_TASK GOAL_: What this exercise calls for is an exact copy of the data.

━━━ RECORDS PROVIDED ━━━

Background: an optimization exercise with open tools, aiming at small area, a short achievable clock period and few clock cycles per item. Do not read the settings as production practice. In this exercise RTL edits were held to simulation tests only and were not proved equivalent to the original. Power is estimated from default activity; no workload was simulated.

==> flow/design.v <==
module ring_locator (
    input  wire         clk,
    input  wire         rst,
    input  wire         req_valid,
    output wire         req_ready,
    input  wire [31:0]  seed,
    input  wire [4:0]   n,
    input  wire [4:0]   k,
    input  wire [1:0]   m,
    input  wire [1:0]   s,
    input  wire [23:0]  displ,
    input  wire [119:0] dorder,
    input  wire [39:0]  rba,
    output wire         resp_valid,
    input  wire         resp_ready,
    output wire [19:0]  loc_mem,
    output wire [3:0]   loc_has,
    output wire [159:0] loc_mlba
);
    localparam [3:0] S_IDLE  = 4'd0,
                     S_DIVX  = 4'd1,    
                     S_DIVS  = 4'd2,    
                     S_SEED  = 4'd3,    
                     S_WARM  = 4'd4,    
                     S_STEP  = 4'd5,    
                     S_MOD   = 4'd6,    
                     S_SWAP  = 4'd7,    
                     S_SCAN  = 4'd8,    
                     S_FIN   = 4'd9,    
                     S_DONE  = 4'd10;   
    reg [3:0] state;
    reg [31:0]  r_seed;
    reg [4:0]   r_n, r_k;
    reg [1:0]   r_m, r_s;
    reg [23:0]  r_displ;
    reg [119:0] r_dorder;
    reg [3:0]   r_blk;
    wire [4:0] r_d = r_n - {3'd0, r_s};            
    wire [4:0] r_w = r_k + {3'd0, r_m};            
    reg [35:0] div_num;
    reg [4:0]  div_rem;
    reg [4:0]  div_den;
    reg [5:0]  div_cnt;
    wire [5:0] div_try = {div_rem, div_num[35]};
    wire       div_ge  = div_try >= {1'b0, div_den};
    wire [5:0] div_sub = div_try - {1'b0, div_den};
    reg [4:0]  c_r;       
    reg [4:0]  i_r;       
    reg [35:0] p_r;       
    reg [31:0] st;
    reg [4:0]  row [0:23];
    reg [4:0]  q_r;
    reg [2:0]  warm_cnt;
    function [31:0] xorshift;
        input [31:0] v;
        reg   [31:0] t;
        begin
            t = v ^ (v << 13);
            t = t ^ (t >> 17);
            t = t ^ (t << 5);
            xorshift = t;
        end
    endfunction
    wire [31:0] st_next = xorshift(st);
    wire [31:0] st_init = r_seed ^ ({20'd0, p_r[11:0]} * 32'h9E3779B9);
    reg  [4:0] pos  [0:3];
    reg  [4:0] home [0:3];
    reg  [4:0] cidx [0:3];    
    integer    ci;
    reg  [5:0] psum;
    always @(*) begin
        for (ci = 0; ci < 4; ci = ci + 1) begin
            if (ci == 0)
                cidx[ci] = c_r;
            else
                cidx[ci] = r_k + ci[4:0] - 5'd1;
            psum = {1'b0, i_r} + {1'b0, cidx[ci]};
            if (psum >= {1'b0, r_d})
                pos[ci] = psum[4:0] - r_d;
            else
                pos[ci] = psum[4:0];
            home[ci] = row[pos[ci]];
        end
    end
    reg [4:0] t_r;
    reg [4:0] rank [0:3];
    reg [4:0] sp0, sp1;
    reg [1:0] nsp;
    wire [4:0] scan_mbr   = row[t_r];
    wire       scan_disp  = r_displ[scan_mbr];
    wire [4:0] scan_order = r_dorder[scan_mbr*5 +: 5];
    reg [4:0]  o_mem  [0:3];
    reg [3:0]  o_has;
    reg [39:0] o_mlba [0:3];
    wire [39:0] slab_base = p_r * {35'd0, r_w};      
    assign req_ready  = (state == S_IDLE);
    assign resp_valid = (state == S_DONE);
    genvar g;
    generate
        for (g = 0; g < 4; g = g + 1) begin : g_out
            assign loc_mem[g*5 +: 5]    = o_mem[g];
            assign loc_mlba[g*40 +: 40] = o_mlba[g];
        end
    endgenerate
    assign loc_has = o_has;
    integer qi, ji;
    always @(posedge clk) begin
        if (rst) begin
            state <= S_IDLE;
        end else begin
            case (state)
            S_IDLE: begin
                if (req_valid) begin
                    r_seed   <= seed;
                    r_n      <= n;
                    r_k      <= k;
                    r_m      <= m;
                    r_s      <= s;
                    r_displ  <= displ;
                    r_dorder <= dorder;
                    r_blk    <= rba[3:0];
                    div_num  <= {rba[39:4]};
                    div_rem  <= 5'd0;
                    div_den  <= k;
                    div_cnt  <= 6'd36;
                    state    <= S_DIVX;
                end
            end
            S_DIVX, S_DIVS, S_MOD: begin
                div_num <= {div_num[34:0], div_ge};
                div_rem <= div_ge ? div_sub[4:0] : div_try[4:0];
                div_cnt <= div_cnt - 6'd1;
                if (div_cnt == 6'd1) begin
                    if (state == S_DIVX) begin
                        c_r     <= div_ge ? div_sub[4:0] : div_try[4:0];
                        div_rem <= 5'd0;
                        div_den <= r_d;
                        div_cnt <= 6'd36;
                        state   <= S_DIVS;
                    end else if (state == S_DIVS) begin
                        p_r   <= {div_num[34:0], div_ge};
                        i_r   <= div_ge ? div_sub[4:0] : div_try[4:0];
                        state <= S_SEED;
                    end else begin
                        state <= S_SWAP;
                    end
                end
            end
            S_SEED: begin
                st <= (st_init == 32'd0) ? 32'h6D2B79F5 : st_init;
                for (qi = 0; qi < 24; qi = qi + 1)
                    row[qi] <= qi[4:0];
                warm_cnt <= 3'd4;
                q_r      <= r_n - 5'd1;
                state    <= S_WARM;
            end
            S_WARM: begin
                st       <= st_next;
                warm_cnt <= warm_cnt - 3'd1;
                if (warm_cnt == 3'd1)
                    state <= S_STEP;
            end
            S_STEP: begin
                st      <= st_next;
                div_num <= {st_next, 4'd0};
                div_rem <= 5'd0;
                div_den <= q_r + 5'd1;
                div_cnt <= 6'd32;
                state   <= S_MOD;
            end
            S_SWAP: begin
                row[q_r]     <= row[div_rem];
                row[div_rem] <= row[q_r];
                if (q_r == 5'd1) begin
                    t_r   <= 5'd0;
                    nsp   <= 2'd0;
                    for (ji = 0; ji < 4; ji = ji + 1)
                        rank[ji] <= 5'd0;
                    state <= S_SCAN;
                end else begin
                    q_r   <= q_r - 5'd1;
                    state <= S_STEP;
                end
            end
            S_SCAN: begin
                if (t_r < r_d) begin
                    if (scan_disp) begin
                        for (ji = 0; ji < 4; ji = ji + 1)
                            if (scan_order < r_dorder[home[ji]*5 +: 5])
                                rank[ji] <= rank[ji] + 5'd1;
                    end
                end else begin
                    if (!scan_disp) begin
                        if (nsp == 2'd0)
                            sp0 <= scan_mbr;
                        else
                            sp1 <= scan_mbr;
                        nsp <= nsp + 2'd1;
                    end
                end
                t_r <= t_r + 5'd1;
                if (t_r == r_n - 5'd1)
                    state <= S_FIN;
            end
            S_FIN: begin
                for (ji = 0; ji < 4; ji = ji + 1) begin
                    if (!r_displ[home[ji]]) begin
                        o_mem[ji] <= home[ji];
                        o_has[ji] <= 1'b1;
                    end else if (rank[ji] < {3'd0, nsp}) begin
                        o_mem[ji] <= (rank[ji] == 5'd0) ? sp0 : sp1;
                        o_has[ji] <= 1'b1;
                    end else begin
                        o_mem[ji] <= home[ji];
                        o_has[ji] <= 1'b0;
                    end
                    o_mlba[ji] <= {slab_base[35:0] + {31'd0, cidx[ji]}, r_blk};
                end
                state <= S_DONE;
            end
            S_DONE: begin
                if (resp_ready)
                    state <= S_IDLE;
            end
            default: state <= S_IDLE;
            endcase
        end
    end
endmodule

━━━

_SOLUTION TO THIS TASK_:
Background: an optimization exercise with open tools, aiming at small area, a short achievable clock period and few clock cycles per item. Do not read the settings as production practice. In this exercise RTL edits were held to simulation tests only and were not proved equivalent to the original. Power is estimated from default activity; no workload was simulated.

==> flow/design.v <==
module ring_locator (
    input  wire         clk,
    input  wire         rst,
    input  wire         req_valid,
    output wire         req_ready,
    input  wire [31:0]  seed,
    input  wire [4:0]   n,
    input  wire [4:0]   k,
    input  wire [1:0]   m,
    input  wire [1:0]   s,
    input  wire [23:0]  displ,
    input  wire [119:0] dorder,
    input  wire [39:0]  rba,
    output wire         resp_valid,
    input  wire         resp_ready,
    output wire [19:0]  loc_mem,
    output wire [3:0]   loc_has,
    output wire [159:0] loc_mlba
);
    localparam [3:0] S_IDLE  = 4'd0,
                     S_DIVX  = 4'd1,    
                     S_DIVS  = 4'd2,    
                     S_SEED  = 4'd3,    
                     S_WARM  = 4'd4,    
                     S_STEP  = 4'd5,    
                     S_MOD   = 4'd6,    
                     S_SWAP  = 4'd7,    
                     S_SCAN  = 4'd8,    
                     S_FIN   = 4'd9,    
                     S_DONE  = 4'd10;   
    reg [3:0] state;
    reg [31:0]  r_seed;
    reg [4:0]   r_n, r_k;
    reg [1:0]   r_m, r_s;
    reg [23:0]  r_displ;
    reg [119:0] r_dorder;
    reg [3:0]   r_blk;
    wire [4:0] r_d = r_n - {3'd0, r_s};            
    wire [4:0] r_w = r_k + {3'd0, r_m};            
    reg [35:0] div_num;
    reg [4:0]  div_rem;
    reg [4:0]  div_den;
    reg [5:0]  div_cnt;
    wire [5:0] div_try = {div_rem, div_num[35]};
    wire       div_ge  = div_try >= {1'b0, div_den};
    wire [5:0] div_sub = div_try - {1'b0, div_den};
    reg [4:0]  c_r;       
    reg [4:0]  i_r;       
    reg [35:0] p_r;       
    reg [31:0] st;
    reg [4:0]  row [0:23];
    reg [4:0]  q_r;
    reg [2:0]  warm_cnt;
    function [31:0] xorshift;
        input [31:0] v;
        reg   [31:0] t;
        begin
            t = v ^ (v << 13);
            t = t ^ (t >> 17);
            t = t ^ (t << 5);
            xorshift = t;
        end
    endfunction
    wire [31:0] st_next = xorshift(st);
    wire [31:0] st_init = r_seed ^ ({20'd0, p_r[11:0]} * 32'h9E3779B9);
    reg  [4:0] pos  [0:3];
    reg  [4:0] home [0:3];
    reg  [4:0] cidx [0:3];    
    integer    ci;
    reg  [5:0] psum;
    always @(*) begin
        for (ci = 0; ci < 4; ci = ci + 1) begin
            if (ci == 0)
                cidx[ci] = c_r;
            else
                cidx[ci] = r_k + ci[4:0] - 5'd1;
            psum = {1'b0, i_r} + {1'b0, cidx[ci]};
            if (psum >= {1'b0, r_d})
                pos[ci] = psum[4:0] - r_d;
            else
                pos[ci] = psum[4:0];
            home[ci] = row[pos[ci]];
        end
    end
    reg [4:0] t_r;
    reg [4:0] rank [0:3];
    reg [4:0] sp0, sp1;
    reg [1:0] nsp;
    wire [4:0] scan_mbr   = row[t_r];
    wire       scan_disp  = r_displ[scan_mbr];
    wire [4:0] scan_order = r_dorder[scan_mbr*5 +: 5];
    reg [4:0]  o_mem  [0:3];
    reg [3:0]  o_has;
    reg [39:0] o_mlba [0:3];
    wire [39:0] slab_base = p_r * {35'd0, r_w};      
    assign req_ready  = (state == S_IDLE);
    assign resp_valid = (state == S_DONE);
    genvar g;
    generate
        for (g = 0; g < 4; g = g + 1) begin : g_out
            assign loc_mem[g*5 +: 5]    = o_mem[g];
            assign loc_mlba[g*40 +: 40] = o_mlba[g];
        end
    endgenerate
    assign loc_has = o_has;
    integer qi, ji;
    always @(posedge clk) begin
        if (rst) begin
            state <= S_IDLE;
        end else begin
            case (state)
            S_IDLE: begin
                if (req_valid) begin
                    r_seed   <= seed;
                    r_n      <= n;
                    r_k      <= k;
                    r_m      <= m;
                    r_s      <= s;
                    r_displ  <= displ;
                    r_dorder <= dorder;
                    r_blk    <= rba[3:0];
                    div_num  <= {rba[39:4]};
                    div_rem  <= 5'd0;
                    div_den  <= k;
                    div_cnt  <= 6'd36;
                    state    <= S_DIVX;
                end
            end
            S_DIVX, S_DIVS, S_MOD: begin
                div_num <= {div_num[34:0], div_ge};
                div_rem <= div_ge ? div_sub[4:0] : div_try[4:0];
                div_cnt <= div_cnt - 6'd1;
                if (div_cnt == 6'd1) begin
                    if (state == S_DIVX) begin
                        c_r     <= div_ge ? div_sub[4:0] : div_try[4:0];
                        div_rem <= 5'd0;
                        div_den <= r_d;
                        div_cnt <= 6'd36;
                        state   <= S_DIVS;
                    end else if (state == S_DIVS) begin
                        p_r   <= {div_num[34:0], div_ge};
                        i_r   <= div_ge ? div_sub[4:0] : div_try[4:0];
                        state <= S_SEED;
                    end else begin
                        state <= S_SWAP;
                    end
                end
            end
            S_SEED: begin
                st <= (st_init == 32'd0) ? 32'h6D2B79F5 : st_init;
                for (qi = 0; qi < 24; qi = qi + 1)
                    row[qi] <= qi[4:0];
                warm_cnt <= 3'd4;
                q_r      <= r_n - 5'd1;
                state    <= S_WARM;
            end
            S_WARM: begin
                st       <= st_next;
                warm_cnt <= warm_cnt - 3'd1;
                if (warm_cnt == 3'd1)
                    state <= S_STEP;
            end
            S_STEP: begin
                st      <= st_next;
                div_num <= {st_next, 4'd0};
                div_rem <= 5'd0;
                div_den <= q_r + 5'd1;
                div_cnt <= 6'd32;
                state   <= S_MOD;
            end
            S_SWAP: begin
                row[q_r]     <= row[div_rem];
                row[div_rem] <= row[q_r];
                if (q_r == 5'd1) begin
                    t_r   <= 5'd0;
                    nsp   <= 2'd0;
                    for (ji = 0; ji < 4; ji = ji + 1)
                        rank[ji] <= 5'd0;
                    state <= S_SCAN;
                end else begin
                    q_r   <= q_r - 5'd1;
                    state <= S_STEP;
                end
            end
            S_SCAN: begin
                if (t_r < r_d) begin
                    if (scan_disp) begin
                        for (ji = 0; ji < 4; ji = ji + 1)
                            if (scan_order < r_dorder[home[ji]*5 +: 5])
                                rank[ji] <= rank[ji] + 5'd1;
                    end
                end else begin
                    if (!scan_disp) begin
                        if (nsp == 2'd0)
                            sp0 <= scan_mbr;
                        else
                            sp1 <= scan_mbr;
                        nsp <= nsp + 2'd1;
                    end
                end
                t_r <= t_r + 5'd1;
                if (t_r == r_n - 5'd1)
                    state <= S_FIN;
            end
            S_FIN: begin
                for (ji = 0; ji < 4; ji = ji + 1) begin
                    if (!r_displ[home[ji]]) begin
                        o_mem[ji] <= home[ji];
                        o_has[ji] <= 1'b1;
                    end else if (rank[ji] < {3'd0, nsp}) begin
                        o_mem[ji] <= (rank[ji] == 5'd0) ? sp0 : sp1;
                        o_has[ji] <= 1'b1;
                    end else begin
                        o_mem[ji] <= home[ji];
                        o_has[ji] <= 1'b0;
                    end
                    o_mlba[ji] <= {slab_base[35:0] + {31'd0, cidx[ji]}, r_blk};
                end
                state <= S_DONE;
            end
            S_DONE: begin
                if (resp_ready)
                    state <= S_IDLE;
            end
            default: state <= S_IDLE;
            endcase
        end
    end
endmodule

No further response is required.